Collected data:
- - - - -
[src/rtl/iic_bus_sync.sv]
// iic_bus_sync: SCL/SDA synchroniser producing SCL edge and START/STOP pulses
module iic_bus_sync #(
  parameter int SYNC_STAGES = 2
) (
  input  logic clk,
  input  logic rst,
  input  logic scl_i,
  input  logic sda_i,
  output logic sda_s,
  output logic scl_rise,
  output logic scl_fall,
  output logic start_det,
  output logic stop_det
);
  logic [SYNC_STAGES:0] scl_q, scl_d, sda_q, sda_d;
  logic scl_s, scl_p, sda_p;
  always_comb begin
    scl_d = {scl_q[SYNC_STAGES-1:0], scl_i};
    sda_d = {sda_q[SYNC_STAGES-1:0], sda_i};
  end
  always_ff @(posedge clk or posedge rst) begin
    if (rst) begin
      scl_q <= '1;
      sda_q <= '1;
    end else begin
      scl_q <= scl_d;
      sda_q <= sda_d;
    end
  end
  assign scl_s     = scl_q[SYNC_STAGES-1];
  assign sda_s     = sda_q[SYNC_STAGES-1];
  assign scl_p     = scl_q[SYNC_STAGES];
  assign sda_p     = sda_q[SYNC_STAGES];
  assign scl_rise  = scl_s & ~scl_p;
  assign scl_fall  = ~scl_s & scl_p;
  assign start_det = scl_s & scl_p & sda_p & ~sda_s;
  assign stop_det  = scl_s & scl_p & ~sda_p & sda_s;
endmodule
- - - - -
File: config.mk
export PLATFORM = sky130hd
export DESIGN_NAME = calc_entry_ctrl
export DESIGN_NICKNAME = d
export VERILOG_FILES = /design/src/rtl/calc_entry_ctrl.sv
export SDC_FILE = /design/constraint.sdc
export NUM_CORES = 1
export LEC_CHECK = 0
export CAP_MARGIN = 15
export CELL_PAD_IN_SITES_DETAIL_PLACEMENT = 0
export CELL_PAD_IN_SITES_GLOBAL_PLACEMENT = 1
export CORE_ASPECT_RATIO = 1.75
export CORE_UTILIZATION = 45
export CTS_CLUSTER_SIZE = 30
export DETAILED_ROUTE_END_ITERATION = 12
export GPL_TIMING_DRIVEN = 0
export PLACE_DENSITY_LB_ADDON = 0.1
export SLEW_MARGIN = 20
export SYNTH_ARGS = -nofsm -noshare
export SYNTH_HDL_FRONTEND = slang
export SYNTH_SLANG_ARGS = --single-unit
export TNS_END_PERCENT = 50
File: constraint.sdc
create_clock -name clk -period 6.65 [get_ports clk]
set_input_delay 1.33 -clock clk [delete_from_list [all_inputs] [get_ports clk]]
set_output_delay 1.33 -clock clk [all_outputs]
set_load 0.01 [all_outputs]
- - - - -
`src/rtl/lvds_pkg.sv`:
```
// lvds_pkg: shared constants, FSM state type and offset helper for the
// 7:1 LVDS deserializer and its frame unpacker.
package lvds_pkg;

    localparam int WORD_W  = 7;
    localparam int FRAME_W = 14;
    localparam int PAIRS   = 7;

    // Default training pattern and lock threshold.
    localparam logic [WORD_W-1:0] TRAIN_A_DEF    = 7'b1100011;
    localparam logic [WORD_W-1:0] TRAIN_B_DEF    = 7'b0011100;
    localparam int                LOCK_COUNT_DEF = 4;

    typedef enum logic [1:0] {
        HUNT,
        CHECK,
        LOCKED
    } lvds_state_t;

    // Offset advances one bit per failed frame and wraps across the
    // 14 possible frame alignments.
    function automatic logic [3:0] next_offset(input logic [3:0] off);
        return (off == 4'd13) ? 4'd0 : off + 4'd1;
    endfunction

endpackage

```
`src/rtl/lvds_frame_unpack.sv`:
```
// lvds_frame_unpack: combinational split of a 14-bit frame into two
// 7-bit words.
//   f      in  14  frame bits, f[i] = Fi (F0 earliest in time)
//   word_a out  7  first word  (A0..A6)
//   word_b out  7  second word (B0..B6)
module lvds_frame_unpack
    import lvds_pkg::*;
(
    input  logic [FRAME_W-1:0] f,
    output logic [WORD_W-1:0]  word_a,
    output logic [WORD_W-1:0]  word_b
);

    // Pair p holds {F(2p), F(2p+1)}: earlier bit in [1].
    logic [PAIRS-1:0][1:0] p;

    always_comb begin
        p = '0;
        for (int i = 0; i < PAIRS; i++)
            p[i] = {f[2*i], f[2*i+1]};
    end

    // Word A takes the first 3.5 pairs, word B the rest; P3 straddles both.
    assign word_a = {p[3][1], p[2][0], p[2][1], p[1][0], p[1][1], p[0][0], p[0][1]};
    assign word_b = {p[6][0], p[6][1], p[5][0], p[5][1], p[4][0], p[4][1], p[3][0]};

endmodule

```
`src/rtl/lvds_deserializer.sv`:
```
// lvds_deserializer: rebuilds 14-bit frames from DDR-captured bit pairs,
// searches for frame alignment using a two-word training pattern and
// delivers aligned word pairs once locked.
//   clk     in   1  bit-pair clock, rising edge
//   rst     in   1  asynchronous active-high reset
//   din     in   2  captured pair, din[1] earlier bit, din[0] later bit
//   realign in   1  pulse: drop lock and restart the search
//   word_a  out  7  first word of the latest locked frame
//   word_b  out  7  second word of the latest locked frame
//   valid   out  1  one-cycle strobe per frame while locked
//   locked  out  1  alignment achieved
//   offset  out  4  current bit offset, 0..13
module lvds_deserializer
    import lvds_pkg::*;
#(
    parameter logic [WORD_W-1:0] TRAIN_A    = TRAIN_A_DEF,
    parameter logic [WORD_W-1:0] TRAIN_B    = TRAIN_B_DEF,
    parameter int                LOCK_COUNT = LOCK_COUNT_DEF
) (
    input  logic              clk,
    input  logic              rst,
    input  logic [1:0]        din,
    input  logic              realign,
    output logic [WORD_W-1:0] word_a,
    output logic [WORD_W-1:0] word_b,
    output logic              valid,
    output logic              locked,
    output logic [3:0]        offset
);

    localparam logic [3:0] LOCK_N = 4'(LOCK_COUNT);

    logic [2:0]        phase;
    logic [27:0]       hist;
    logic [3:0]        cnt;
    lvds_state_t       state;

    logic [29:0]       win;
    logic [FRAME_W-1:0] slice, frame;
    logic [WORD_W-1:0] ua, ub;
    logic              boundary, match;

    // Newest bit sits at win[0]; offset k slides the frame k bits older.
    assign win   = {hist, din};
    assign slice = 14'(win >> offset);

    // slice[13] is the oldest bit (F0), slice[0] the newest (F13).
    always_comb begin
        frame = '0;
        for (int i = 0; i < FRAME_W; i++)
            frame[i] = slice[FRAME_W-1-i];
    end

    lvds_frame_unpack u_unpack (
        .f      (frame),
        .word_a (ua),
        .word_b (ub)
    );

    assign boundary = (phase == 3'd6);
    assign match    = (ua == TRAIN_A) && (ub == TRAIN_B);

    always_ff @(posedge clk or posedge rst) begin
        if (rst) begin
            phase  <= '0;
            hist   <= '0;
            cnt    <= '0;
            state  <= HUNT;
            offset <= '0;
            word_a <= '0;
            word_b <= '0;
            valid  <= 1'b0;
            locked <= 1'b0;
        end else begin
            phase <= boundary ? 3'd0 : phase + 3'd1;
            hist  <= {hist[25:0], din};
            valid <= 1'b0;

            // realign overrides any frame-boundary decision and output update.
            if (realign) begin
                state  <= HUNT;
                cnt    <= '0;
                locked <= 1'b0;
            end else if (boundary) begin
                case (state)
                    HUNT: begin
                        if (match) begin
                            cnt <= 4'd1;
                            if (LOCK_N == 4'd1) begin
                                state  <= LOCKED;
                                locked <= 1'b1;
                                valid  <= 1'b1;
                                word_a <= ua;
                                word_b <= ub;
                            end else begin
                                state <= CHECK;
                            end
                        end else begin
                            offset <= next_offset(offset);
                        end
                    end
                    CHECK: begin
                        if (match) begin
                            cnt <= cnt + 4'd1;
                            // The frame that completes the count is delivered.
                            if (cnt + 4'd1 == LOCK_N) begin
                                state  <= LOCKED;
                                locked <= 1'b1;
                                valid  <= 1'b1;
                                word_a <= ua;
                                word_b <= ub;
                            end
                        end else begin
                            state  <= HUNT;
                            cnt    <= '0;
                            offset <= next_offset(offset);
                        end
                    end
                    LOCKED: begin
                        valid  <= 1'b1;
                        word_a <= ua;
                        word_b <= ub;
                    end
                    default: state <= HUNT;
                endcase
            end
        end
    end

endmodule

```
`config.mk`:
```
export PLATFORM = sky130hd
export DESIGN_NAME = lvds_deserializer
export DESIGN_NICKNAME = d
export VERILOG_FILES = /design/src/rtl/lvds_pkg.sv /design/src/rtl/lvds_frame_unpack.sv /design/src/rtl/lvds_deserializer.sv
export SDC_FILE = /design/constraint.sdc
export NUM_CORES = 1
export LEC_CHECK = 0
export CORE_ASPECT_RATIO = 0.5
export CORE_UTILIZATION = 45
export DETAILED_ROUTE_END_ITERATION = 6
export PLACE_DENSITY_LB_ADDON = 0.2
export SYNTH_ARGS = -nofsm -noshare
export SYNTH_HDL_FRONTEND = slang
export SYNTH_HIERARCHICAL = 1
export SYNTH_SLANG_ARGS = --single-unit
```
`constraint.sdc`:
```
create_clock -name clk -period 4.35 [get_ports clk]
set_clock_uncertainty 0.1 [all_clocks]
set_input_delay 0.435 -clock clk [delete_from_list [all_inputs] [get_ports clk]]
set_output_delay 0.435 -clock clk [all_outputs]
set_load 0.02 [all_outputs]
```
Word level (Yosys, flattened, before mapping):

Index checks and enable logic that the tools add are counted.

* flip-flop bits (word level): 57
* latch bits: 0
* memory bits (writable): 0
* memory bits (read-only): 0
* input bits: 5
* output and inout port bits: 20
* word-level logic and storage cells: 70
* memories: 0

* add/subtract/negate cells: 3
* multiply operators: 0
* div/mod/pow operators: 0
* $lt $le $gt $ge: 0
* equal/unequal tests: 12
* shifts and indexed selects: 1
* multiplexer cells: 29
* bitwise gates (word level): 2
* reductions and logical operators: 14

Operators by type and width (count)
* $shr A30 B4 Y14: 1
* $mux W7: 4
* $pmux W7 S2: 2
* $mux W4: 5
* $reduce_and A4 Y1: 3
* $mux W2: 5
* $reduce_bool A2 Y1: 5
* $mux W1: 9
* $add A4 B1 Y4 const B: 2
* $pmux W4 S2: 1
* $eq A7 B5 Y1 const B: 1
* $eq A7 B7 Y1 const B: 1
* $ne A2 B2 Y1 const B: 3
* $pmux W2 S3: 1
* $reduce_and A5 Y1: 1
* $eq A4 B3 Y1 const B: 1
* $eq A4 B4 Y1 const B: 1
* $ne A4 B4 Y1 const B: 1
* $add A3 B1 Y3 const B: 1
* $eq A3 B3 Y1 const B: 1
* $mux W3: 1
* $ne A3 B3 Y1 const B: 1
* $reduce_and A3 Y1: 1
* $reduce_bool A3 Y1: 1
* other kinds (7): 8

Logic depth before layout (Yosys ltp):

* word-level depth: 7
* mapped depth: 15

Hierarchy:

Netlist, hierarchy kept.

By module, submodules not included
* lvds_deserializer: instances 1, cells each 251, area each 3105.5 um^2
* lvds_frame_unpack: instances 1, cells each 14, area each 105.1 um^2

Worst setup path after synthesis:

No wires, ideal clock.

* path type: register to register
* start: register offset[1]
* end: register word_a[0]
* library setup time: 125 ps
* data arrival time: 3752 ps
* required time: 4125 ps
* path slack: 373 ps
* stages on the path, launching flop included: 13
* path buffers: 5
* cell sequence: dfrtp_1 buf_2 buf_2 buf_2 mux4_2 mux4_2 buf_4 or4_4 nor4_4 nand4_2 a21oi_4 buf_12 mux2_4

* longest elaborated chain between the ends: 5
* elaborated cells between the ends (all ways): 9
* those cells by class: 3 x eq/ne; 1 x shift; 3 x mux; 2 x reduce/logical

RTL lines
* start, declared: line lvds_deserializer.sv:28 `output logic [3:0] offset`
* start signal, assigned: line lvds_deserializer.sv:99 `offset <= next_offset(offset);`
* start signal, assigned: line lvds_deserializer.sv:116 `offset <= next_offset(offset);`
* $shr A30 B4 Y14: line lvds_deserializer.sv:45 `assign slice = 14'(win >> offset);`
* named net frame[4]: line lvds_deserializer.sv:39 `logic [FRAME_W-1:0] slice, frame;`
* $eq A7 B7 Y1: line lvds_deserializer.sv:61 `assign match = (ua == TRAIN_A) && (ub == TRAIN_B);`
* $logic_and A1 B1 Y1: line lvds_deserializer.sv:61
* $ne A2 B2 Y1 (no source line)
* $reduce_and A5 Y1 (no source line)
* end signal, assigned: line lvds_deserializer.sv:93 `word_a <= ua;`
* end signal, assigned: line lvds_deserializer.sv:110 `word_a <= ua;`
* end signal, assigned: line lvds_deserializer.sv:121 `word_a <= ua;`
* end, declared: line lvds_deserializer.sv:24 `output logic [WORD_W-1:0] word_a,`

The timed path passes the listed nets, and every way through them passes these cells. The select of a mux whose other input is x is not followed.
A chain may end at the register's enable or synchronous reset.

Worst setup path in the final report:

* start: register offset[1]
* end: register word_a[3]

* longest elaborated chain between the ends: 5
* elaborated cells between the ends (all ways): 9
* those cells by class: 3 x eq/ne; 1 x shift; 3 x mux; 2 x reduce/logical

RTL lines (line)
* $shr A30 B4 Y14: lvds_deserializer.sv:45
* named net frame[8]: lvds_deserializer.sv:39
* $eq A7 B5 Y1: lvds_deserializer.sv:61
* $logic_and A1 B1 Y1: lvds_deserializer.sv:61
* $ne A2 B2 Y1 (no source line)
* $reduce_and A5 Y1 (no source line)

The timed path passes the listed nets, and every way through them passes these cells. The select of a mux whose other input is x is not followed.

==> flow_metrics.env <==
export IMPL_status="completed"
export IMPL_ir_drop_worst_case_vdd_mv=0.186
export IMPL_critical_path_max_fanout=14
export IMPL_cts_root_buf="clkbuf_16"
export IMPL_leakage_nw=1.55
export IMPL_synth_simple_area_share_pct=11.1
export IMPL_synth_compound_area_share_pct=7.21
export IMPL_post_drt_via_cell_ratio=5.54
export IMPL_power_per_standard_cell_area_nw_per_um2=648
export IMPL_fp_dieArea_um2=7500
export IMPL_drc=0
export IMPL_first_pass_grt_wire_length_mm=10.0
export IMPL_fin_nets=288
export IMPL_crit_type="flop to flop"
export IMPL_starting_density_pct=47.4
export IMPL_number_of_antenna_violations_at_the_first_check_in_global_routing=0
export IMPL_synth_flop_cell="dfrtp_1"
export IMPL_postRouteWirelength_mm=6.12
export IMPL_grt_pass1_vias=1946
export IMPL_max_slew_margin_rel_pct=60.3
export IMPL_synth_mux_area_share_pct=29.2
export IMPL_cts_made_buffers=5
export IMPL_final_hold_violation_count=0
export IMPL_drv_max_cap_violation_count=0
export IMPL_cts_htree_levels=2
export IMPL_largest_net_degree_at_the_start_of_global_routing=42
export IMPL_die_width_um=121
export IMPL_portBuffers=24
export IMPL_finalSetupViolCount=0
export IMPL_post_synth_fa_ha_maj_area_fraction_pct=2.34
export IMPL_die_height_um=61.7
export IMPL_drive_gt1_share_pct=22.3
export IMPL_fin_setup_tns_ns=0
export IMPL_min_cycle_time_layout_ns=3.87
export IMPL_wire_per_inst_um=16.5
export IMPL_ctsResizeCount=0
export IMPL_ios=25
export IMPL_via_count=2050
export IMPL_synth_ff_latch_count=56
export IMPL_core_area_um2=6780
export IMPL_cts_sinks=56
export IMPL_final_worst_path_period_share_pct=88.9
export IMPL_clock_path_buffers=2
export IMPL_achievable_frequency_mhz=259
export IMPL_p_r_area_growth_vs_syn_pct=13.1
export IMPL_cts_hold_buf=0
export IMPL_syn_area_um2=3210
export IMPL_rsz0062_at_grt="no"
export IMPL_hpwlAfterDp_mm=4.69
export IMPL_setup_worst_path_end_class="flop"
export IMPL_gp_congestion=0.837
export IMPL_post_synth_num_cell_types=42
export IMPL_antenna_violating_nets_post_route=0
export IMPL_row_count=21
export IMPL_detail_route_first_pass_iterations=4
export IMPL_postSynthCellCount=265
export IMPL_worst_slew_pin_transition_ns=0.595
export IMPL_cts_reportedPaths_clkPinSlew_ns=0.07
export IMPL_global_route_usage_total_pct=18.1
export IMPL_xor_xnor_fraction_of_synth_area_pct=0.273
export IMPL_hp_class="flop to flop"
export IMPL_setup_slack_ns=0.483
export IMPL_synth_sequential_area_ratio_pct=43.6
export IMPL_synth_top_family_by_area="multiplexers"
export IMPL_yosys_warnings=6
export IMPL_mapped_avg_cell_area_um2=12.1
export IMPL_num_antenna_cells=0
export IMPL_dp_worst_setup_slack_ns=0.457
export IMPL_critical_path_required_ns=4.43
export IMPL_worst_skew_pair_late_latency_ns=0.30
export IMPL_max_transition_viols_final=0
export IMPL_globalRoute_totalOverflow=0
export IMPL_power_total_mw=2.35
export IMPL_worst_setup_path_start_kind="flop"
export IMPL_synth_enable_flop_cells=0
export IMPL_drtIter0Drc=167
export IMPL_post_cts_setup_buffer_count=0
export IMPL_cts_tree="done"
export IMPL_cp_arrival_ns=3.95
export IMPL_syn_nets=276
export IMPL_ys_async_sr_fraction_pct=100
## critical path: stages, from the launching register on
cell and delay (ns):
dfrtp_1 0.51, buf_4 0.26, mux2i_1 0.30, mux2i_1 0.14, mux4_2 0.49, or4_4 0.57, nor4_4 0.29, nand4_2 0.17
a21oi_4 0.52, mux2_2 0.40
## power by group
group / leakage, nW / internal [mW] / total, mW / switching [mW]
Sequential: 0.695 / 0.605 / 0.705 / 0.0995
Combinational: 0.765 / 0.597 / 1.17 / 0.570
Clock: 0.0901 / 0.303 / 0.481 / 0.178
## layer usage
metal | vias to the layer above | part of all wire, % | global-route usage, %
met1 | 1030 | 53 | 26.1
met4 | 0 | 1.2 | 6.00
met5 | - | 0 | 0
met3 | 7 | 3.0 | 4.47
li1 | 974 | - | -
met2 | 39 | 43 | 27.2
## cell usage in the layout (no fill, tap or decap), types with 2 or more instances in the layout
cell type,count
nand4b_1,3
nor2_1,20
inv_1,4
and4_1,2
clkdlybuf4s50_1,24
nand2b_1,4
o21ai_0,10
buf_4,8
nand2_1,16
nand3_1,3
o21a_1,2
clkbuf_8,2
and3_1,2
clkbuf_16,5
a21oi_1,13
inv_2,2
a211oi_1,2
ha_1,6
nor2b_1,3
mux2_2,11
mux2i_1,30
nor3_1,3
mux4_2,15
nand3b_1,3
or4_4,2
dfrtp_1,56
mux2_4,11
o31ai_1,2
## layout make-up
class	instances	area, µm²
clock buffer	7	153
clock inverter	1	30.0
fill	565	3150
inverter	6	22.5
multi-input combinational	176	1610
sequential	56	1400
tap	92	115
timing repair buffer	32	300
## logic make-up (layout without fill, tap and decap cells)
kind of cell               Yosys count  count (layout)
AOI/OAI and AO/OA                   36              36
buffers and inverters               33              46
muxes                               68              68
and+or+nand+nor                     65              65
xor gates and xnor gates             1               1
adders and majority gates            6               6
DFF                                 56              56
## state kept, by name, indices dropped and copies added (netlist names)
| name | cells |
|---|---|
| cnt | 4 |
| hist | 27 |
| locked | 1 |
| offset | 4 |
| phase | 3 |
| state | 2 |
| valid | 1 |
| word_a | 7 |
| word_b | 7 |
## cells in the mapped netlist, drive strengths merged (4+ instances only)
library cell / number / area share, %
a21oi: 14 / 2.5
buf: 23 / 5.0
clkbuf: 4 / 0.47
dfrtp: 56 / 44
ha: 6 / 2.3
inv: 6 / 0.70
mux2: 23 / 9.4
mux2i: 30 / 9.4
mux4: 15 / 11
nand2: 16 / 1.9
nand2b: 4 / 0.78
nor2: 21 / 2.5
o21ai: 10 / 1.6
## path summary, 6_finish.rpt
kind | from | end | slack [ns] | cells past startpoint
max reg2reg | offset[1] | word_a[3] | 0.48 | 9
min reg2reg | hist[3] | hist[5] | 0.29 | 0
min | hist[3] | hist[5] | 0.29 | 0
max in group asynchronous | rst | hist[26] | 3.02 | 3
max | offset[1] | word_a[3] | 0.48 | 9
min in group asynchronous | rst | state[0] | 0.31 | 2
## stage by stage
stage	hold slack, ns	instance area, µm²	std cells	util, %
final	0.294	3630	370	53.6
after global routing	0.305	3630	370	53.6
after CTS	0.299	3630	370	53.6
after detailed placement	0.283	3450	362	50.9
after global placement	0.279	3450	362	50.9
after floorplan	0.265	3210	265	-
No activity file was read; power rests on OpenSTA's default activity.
- - - - -
Take exactly the lines from the one containing "[src/rtl/iic_bus_sync.sv]" through the one containing "assign start_det = scl_s" in the data above, and output them with nothing added.

[src/rtl/iic_bus_sync.sv]
// iic_bus_sync: SCL/SDA synchroniser producing SCL edge and START/STOP pulses
module iic_bus_sync #(
  parameter int SYNC_STAGES = 2
) (
  input  logic clk,
  input  logic rst,
  input  logic scl_i,
  input  logic sda_i,
  output logic sda_s,
  output logic scl_rise,
  output logic scl_fall,
  output logic start_det,
  output logic stop_det
);
  logic [SYNC_STAGES:0] scl_q, scl_d, sda_q, sda_d;
  logic scl_s, scl_p, sda_p;
  always_comb begin
    scl_d = {scl_q[SYNC_STAGES-1:0], scl_i};
    sda_d = {sda_q[SYNC_STAGES-1:0], sda_i};
  end
  always_ff @(posedge clk or posedge rst) begin
    if (rst) begin
      scl_q <= '1;
      sda_q <= '1;
    end else begin
      scl_q <= scl_d;
      sda_q <= sda_d;
    end
  end
  assign scl_s     = scl_q[SYNC_STAGES-1];
  assign sda_s     = sda_q[SYNC_STAGES-1];
  assign scl_p     = scl_q[SYNC_STAGES];
  assign sda_p     = sda_q[SYNC_STAGES];
  assign scl_rise  = scl_s & ~scl_p;
  assign scl_fall  = ~scl_s & scl_p;
  assign start_det = scl_s & scl_p & sda_p & ~sda_s;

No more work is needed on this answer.